Brooklyn wrote: ↑Tue Jun 16, 2020 4:28 pmMDlaxfan76 wrote: ↑Tue Jun 16, 2020 4:04 pm Geneva's response suffices.
But, heck, I'll say 2% if it makes you happy...but how do they stay on the force and commit abuse after abuse after abuse after abuse after abuse......
Whole bunch of others, (by definition not 'bad apples') who turn a blind eye or otherwise protect them from scrutiny.
Again, my limited experience, a white guy who presumably doesn't look like he poses a particular threat to anyone nor acts like he would, is that in 25+% of my interactions I found myself feeling quite disrespected as a common citizen. I didn't expect any special treatment, but the disrespect, the bossy, puffed up militaristic attitude of the policeman (haven't had it happen with a police woman as yet) was enough to make me really not ok, disconcertingly so.
I recall several years ago my 80 year old, conservative dad telling me that he had come to very much believe the stories blacks were telling of the disrespect and abuse they felt, because he'd recently been treated disrespectfully...just trying to be a helpful, first hand witness to an accident. He was really PO'd, yet he said it had certainly not been the first time he'd felt like a policeman was way too full of himself and his gun and uniform...

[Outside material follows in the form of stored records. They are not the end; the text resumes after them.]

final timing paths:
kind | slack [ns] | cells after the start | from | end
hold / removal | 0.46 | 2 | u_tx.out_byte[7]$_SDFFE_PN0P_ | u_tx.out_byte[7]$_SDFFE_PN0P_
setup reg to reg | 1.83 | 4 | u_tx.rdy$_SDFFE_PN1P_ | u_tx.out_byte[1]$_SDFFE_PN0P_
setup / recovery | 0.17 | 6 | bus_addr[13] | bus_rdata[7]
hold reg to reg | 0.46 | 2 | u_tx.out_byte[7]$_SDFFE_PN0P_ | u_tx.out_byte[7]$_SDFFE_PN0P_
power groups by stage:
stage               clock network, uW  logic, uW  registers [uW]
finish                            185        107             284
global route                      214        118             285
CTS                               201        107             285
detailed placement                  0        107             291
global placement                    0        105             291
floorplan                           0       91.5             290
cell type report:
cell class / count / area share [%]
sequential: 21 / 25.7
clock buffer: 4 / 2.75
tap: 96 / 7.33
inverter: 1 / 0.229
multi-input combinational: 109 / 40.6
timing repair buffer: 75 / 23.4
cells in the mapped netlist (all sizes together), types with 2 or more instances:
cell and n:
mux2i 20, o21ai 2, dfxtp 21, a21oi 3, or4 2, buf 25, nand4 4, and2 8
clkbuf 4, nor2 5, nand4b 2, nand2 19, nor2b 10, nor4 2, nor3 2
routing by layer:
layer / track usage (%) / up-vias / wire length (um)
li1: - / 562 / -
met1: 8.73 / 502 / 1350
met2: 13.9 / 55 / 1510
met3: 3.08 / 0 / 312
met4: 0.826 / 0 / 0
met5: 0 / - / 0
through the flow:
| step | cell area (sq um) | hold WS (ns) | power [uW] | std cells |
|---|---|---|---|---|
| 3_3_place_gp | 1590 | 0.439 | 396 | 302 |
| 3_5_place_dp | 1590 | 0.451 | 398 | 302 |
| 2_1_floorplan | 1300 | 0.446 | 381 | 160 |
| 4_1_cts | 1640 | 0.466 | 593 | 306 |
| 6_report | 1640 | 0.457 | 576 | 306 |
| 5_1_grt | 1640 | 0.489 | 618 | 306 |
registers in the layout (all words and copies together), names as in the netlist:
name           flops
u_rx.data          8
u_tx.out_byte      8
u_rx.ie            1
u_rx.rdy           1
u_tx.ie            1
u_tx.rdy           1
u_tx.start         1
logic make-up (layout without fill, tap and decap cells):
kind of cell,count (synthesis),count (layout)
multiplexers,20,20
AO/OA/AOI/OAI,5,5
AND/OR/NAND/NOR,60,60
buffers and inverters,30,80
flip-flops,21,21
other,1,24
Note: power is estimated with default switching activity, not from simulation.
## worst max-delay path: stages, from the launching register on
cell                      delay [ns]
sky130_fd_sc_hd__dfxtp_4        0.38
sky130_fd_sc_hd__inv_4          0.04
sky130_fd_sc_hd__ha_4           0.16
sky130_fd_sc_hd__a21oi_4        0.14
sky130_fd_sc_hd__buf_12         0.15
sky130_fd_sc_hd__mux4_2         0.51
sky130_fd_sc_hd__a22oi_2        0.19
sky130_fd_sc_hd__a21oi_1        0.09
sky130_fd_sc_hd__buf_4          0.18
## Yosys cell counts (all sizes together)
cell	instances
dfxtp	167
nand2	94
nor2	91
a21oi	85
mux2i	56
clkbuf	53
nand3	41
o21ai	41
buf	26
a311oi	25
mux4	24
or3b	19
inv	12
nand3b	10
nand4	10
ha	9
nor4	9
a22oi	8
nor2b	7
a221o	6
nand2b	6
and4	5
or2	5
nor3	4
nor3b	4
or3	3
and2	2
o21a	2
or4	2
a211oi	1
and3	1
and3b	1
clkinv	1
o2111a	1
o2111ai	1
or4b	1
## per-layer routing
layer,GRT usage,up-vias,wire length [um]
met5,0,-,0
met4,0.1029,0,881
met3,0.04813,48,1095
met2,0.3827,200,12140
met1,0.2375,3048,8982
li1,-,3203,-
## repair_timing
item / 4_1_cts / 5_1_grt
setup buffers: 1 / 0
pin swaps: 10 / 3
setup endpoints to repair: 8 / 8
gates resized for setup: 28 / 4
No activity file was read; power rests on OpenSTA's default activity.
[config.mk]
export PLATFORM = sky130hd
export DESIGN_NAME = bcd_calendar
export DESIGN_NICKNAME = d
export VERILOG_FILES = /design/src/rtl/cal_pkg.sv /design/src/rtl/cal_settle.sv /design/src/rtl/cal_sync.sv /design/src/rtl/cal_count.sv /design/src/rtl/bcd_calendar.sv
export SDC_FILE = /design/constraint.sdc
export NUM_CORES = 1
export LEC_CHECK = 0
export ABC_AREA = 1
export BUFFER_PORTS_ARGS = -buffer_cell sky130_fd_sc_hd__buf_4
export CORE_UTILIZATION = 41
export DETAILED_ROUTE_END_ITERATION = 8
export PLACE_DENSITY = 0.56
export SLEW_MARGIN = 20
export SYNTH_ARGS = -nofsm -noshare
export SYNTH_HDL_FRONTEND = slang
export SYNTH_SLANG_ARGS = --single-unit
[constraint.sdc]
create_clock -name clk -period 2.15 [get_ports clk]
set_clock_uncertainty 0.2 [all_clocks]
set_input_delay 0.3225 -clock clk [delete_from_list [all_inputs] [get_ports clk]]
set_output_delay 0.3225 -clock clk [all_outputs]
set_load 0.005 [all_outputs]
[config.mk]
export PLATFORM = sky130hd
export DESIGN_NAME = itc_fifo_cell
export DESIGN_NICKNAME = d
export VERILOG_FILES = /design/src/rtl/itc_cell_pkg.sv /design/src/rtl/itc_cell_store.sv /design/src/rtl/itc_cell_waitset.sv /design/src/rtl/itc_cell_ctrl.sv /design/src/rtl/itc_fifo_cell.sv
export SDC_FILE = /design/constraint.sdc
export NUM_CORES = 1
export LEC_CHECK = 0
export BUFFER_PORTS_ARGS = -buffer_cell sky130_fd_sc_hd__buf_2
export CORE_MARGIN = 8
export CORE_UTILIZATION = 30
export CTS_BUF_LIST = sky130_fd_sc_hd__clkbuf_8
export CTS_CLUSTER_DIAMETER = 120
export DETAILED_ROUTE_END_ITERATION = 16
export PLACE_DENSITY = 0.44
export SLEW_MARGIN = 20
export SYNTH_ARGS = -nofsm -noshare
export SYNTH_HDL_FRONTEND = slang
export SYNTH_SLANG_ARGS = --single-unit
export TNS_END_PERCENT = 10
[constraint.sdc]
create_clock -name clk_i -period 6.9 [get_ports clk_i]
set_clock_uncertainty 0.1 [all_clocks]
set_input_delay 0.345 -clock clk_i [delete_from_list [all_inputs] [get_ports clk_i]]
set_output_delay 0.345 -clock clk_i [all_outputs]
set_load 0.1 [all_outputs]
**src/rtl/wwin_pkg.sv**
```systemverilog
package wwin_pkg;
  localparam int CNT_W = 7;
  localparam int PSC_W = 2;
  localparam int DATA_W = CNT_W + PSC_W + 1;
  localparam int ACT_BIT = CNT_W;
  localparam int T6_BIT = CNT_W - 1;
  localparam int PSC_LSB = CNT_W;
  localparam int EN_BIT = CNT_W + PSC_W;
  localparam int FLAG_BIT = 0;

  typedef logic [CNT_W-1:0] cnt_t;
  localparam cnt_t LOW_BOUND = cnt_t'(1) << (CNT_W - 1);
  localparam cnt_t CNT_INIT = '1;

  typedef enum logic [1:0] {
    SEL_CTRL = 2'd0,
    SEL_CFG  = 2'd1,
    SEL_STAT = 2'd2,
    SEL_NONE = 2'd3
  } wsel_e;

  // a step is due when the low (base + psc) bits of the count are all ones
  function automatic logic tick_due(input logic [31:0] pre, input int base,
                                    input logic [PSC_W-1:0] psc);
    logic [31:0] mask;
    mask = (32'd1 << (base + int'(psc))) - 32'd1;
    return (pre & mask) == mask;
  endfunction

  function automatic logic refresh_early(input cnt_t cnt, input cnt_t win);
    return cnt > win;
  endfunction
endpackage

```
**src/rtl/wwin_prescale.sv**
```systemverilog
module wwin_prescale
  import wwin_pkg::*;
#(
  parameter int BASE_LOG2 = 12
) (
  input  logic             clk,
  input  logic             rst_n,
  input  logic [PSC_W-1:0] psc_i,
  output logic             tick_o
);
  localparam int PRE_W = BASE_LOG2 + (1 << PSC_W) - 1;

  logic [PRE_W-1:0] pre_q;

  always_ff @(posedge clk or negedge rst_n) begin
    if (!rst_n) pre_q <= '0;
    else        pre_q <= pre_q + 1'b1;
  end

  assign tick_o = tick_due(32'(pre_q), BASE_LOG2, psc_i);


  tick_gap_chk: assert property (@(posedge clk) disable iff (!rst_n)
    tick_o |=> !tick_o);
endmodule

```
**src/rtl/wwin_counter.sv**
```systemverilog
module wwin_counter
  import wwin_pkg::*;
(
  input  logic clk,
  input  logic rst_n,
  input  logic tick_i,
  input  logic load_i,
  input  cnt_t load_val_i,
  output cnt_t cnt_o,
  output logic at_bound_o,
  output logic warn_hit_o
);
  cnt_t cnt_q;

  always_ff @(posedge clk or negedge rst_n) begin
    if (!rst_n)      cnt_q <= CNT_INIT;
    else if (load_i) cnt_q <= load_val_i;
    else if (tick_i) cnt_q <= cnt_q - 1'b1;
  end

  assign cnt_o      = cnt_q;
  assign at_bound_o = (cnt_q == LOW_BOUND);
  assign warn_hit_o = tick_i && !load_i && (cnt_q == LOW_BOUND + cnt_t'(1));


  dec_only_chk: assert property (@(posedge clk) disable iff (!rst_n)
    (!$past(load_i) && (cnt_q != $past(cnt_q))) |-> (cnt_q == cnt_t'($past(cnt_q) - 1'b1)));


  reload_chk: assert property (@(posedge clk) disable iff (!rst_n)
    load_i |=> (cnt_q == $past(load_val_i)));
endmodule

```
**src/rtl/wwin_ctrl.sv**
```systemverilog
module wwin_ctrl
  import wwin_pkg::*;
(
  input  logic              clk,
  input  logic              rst_n,
  input  logic              wr_en,
  input  logic [1:0]        wr_sel,
  input  logic [DATA_W-1:0] wr_data,
  input  logic              tick_i,
  input  cnt_t              cnt_i,
  input  logic              at_bound_i,
  input  logic              warn_hit_i,
  output logic              load_o,
  output cnt_t              load_val_o,
  output logic [PSC_W-1:0]  psc_o,
  output logic              flag_o,
  output logic              irq_o,
  output logic              rst_req_o
);
  logic             active_q, ewi_en_q, flag_q, rst_req_q;
  cnt_t             win_q;
  logic [PSC_W-1:0] psc_q;

  logic ctrl_wr, cfg_wr, stat_wr, flag_clr;
  logic evt_underflow, evt_early, evt_t6;

  assign ctrl_wr = wr_en && (wr_sel == SEL_CTRL);
  assign cfg_wr  = wr_en && (wr_sel == SEL_CFG);
  assign stat_wr = wr_en && (wr_sel == SEL_STAT);
  assign flag_clr = stat_wr && !wr_data[FLAG_BIT];

  assign evt_underflow = active_q && tick_i && at_bound_i && !ctrl_wr;
  assign evt_early     = active_q && ctrl_wr && refresh_early(cnt_i, win_q);
  assign evt_t6        = ctrl_wr && (active_q || wr_data[ACT_BIT]) && !wr_data[T6_BIT];

  always_ff @(posedge clk or negedge rst_n) begin
    if (!rst_n) begin
      active_q  <= 1'b0;
      ewi_en_q  <= 1'b0;
      flag_q    <= 1'b0;
      rst_req_q <= 1'b0;
      win_q     <= CNT_INIT;
      psc_q     <= '0;
    end else begin
      rst_req_q <= evt_underflow || evt_early || evt_t6;
      if (ctrl_wr && wr_data[ACT_BIT]) active_q <= 1'b1;
      if (cfg_wr) begin
        win_q <= wr_data[CNT_W-1:0];
        psc_q <= wr_data[PSC_LSB +: PSC_W];
        if (wr_data[EN_BIT]) ewi_en_q <= 1'b1;
      end
      if (warn_hit_i)    flag_q <= 1'b1;
      else if (flag_clr) flag_q <= 1'b0;
    end
  end

  assign load_o     = ctrl_wr;
  assign load_val_o = wr_data[CNT_W-1:0];
  assign psc_o      = psc_q;
  assign flag_o     = flag_q;
  assign irq_o      = flag_q && ewi_en_q;
  assign rst_req_o  = rst_req_q;


  act_sticky_chk: assert property (@(posedge clk) disable iff (!rst_n)
    active_q |=> active_q);


  en_sticky_chk: assert property (@(posedge clk) disable iff (!rst_n)
    ewi_en_q |=> ewi_en_q);


  quiet_chk: assert property (@(posedge clk) disable iff (!rst_n)
    (!active_q && !(ctrl_wr && wr_data[ACT_BIT])) |=> !rst_req_o);


  flag_rise_chk: assert property (@(posedge clk) disable iff (!rst_n)
    $rose(flag_q) |-> (cnt_i == LOW_BOUND));


  under_chk: assert property (@(posedge clk) disable iff (!rst_n)
    (active_q && tick_i && (cnt_i == LOW_BOUND) && !ctrl_wr) |=> rst_req_o);
endmodule

```
**src/rtl/wwin_guard.sv**
```systemverilog
module wwin_guard
  import wwin_pkg::*;
#(
  parameter int BASE_LOG2 = 12
) (
  input  logic                       clk,
  input  logic                       rst_n,
  input  logic                       wr_en,
  input  logic [1:0]                 wr_sel,
  input  logic [wwin_pkg::DATA_W-1:0] wr_data,
  output logic [wwin_pkg::CNT_W-1:0]  counter_o,
  output logic                       warn_flag_o,
  output logic                       irq_o,
  output logic                       rst_req_o
);
  logic             tick, load, at_bound, warn_hit;
  cnt_t             load_val, cnt;
  logic [PSC_W-1:0] psc;

  wwin_prescale #(.BASE_LOG2(BASE_LOG2)) u_pre (
    .clk(clk), .rst_n(rst_n), .psc_i(psc), .tick_o(tick)
  );

  wwin_counter u_cnt (
    .clk(clk), .rst_n(rst_n), .tick_i(tick), .load_i(load),
    .load_val_i(load_val), .cnt_o(cnt), .at_bound_o(at_bound),
    .warn_hit_o(warn_hit)
  );

  wwin_ctrl u_ctrl (
    .clk(clk), .rst_n(rst_n), .wr_en(wr_en), .wr_sel(wr_sel),
    .wr_data(wr_data), .tick_i(tick), .cnt_i(cnt), .at_bound_i(at_bound),
    .warn_hit_i(warn_hit), .load_o(load), .load_val_o(load_val),
    .psc_o(psc), .flag_o(warn_flag_o), .irq_o(irq_o), .rst_req_o(rst_req_o)
  );

  assign counter_o = cnt;
endmodule

```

Reminds me of law school over 30 years ago. So many of my classmates were from white upper class suburban families who would go into absolute shock and outrage if any minority student would complain about police abuses. They would routinely say, this is America - such things don't happen here. ( ) Some of the professors who had been involved in poverty law tried to set them straight on this but most wouldn't listen. However, a few who did work for the city/county as interns got the rude awakening as their poverty row clients would be dragged into court by cops while white clients would be politely escorted by lawyers and addressed as "sir" or "ma'am". Others had the experience of interviewing people who were slated to be alibi withnesses but who later on refused to appear in court for fear of getting killed by cops. In those days we did not see nightly tv reports of police abuses like we do today. A cop kicking someone in the gut is only what you see on the surface. There's a lot more going on behind closed doors that you never see. Now all know the truth about police crimes and corruption. Because of that, most likely, most of my fellow students from those privileged backgrounds have now changed their views. It's just too bad they couldn't see all this earlier. And it is too bad that certainly delusional right wingers still can't see the light.
My memories are like yours. We were the minority when I got into this fight (civil rights) way back when (late 60s). We are now the overwhelming majority. We are much closer to the end of this battle than the beginning. Hearts and minds, those that can have changed and continue to. A good thing to be certain. Those that can't will sulk in the corner.